使用 * 表示选择所有属性，比如 select * from r 表示选择 r 中的所有属性
SQL 允许查询语句中对常量或属性使用简单的算术表达式，包括加减乘除，对应关系代数的广义投影（Generalized Projection）
- 比如 select ID, name, salary / 12 from instructor;

The Where Clause¶

where 从句指定结果必须要满足的条件，对应于关系代数的选择谓词（Selection Predicate）
在 where 从句的比较表达式内，可以使用逻辑连接词 and、or、not 以及 between（用于指定范围）
在 where 从句的比较表达式内，可以进行元组比较

Examples

Example 01Example 02Example 03

找到 Comp. Sci. dept 中薪资大于 80000 的所有老师

select name from instructor
where dept_name = 'Comp.

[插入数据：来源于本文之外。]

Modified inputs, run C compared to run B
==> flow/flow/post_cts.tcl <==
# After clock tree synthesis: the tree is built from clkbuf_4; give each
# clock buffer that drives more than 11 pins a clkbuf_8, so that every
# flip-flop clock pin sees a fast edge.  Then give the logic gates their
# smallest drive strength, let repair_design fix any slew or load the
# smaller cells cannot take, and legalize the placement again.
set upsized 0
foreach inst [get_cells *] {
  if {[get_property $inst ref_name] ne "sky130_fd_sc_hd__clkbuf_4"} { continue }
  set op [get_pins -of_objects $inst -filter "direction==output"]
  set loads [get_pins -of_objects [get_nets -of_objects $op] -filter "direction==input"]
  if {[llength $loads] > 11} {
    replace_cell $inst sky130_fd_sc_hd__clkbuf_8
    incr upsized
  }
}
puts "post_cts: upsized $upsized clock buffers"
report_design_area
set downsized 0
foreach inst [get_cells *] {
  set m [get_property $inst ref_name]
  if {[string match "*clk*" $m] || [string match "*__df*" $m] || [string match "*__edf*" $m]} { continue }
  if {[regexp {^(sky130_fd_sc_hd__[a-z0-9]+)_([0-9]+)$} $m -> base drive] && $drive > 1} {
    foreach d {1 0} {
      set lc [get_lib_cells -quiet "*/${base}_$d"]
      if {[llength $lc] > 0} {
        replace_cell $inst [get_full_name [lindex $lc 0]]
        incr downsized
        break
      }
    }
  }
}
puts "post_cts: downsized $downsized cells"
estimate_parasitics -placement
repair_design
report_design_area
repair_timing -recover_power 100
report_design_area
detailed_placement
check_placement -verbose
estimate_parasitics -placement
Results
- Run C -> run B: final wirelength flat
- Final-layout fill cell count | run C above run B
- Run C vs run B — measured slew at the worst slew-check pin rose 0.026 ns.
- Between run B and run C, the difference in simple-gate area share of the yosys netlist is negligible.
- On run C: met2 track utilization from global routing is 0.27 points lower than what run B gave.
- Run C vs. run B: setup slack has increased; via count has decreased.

Sci.' and salary > 80000;

找到薪资在 $90,000 到 $100,000 之间（闭区间）的老师

select name from instructor
where salary between 90000 and 100000;

元组比较

select name, course_id  
from instructor, teaches  
where (instructor.ID, dept_name) = (teaches.ID, ’Biology’);

The From Clause¶

from 从句列出包含在查询语句内的关系，对应于关系代数的笛卡尔积（Cartesian product）（如果指定多个关系的话）
如果查询语句的多个关系中有相同的属性名，且都要在查询语句中用到，那么在属性名前需要加上关系名和点号作为前缀，比如：

SELECT name, course_id
FROM instructor, teaches
WHERE instructor.ID = teaches.ID;

Additional Basic Operations¶

Natural Join¶

e.g. select * from instructor natural join teaches;
select name, course_id from instructor, teaches where instructor.ID = teaches.ID; 和 select name, course_id from instructor natural join teaches; 是等价的

具有相同名称的不相关属性会错误地等同起来

Example

course(course_id,title, dept_name,credits)，teaches(ID, course_id,sec_id,semester, year)，instructor(ID, name, dept_name,salary) 三者的 department 含义各有不同，不能直接自然连接

可以写成 select name, title from (instructor natural join teaches）join course using(course_id); 即规定连接的属性，对应于 $\sigma_{\theta}$

e.g. 找到跨部门上课的学生

select distinct student.id
from (student natural join takes)
join course using (course_id)
where student.dept_name <> course.dept_name

The Rename Operation¶

对于列名，可以使用 as 子句为查询结果中某（些）列修改列名
- 在 SQL Server 中，允许使用 new-name = column-expression 修改列名
其中 as 可以省略
- e.g. instructor as T 和 instructor T 是等价的
对于关系名，可以在 FROM 子句中使用 AS 子句，为关系声明元组变量。这样做的好处是：
- 使关系名的表达更为简洁
- 便于区分名称（可以为相同的关系赋予不同的名称，从而做到比较同一张表内的记录）

Example

找到所有的老师的名字，他们的薪资比 Comp. Sci. dept 中的某个老师的薪资高

select distinct T.name
from instructor as T, instructor as S
where T.salary > S.salary and S.dept_name = 'Comp. Sci.';

String Operations¶

在字符串的比较中，SQL 包含了一种字符串匹配运算符（String-matching Operator）。我们可以使用通配符（Wildcards）来描述字符串的模式（Pattern），以实现模糊匹配（置于 where 子句中，且必须与 like 子句连用），包括：

%：匹配任意字符串（类似文件系统的 *）
- e.g. '%dar%' 匹配里面含有 dar 的字符串；'dar%' 匹配以 dar 开头的字符串
_：匹配任意单个字符（类似文件系统的 ?）
- e.g. _ _ _ 匹配长度为 3 的字符串；_ _ _% 匹配长度大于等于 3 的字符串

如果希望字符串模式中支持匹配这些通配符，需要加上 \ 转义符，使其成为一般字符

Example

匹配字符串 '100 %' 但是 % 符号被我们作为了通配符，我们需要用到转义符 \，即将 % 作为正常字符匹配。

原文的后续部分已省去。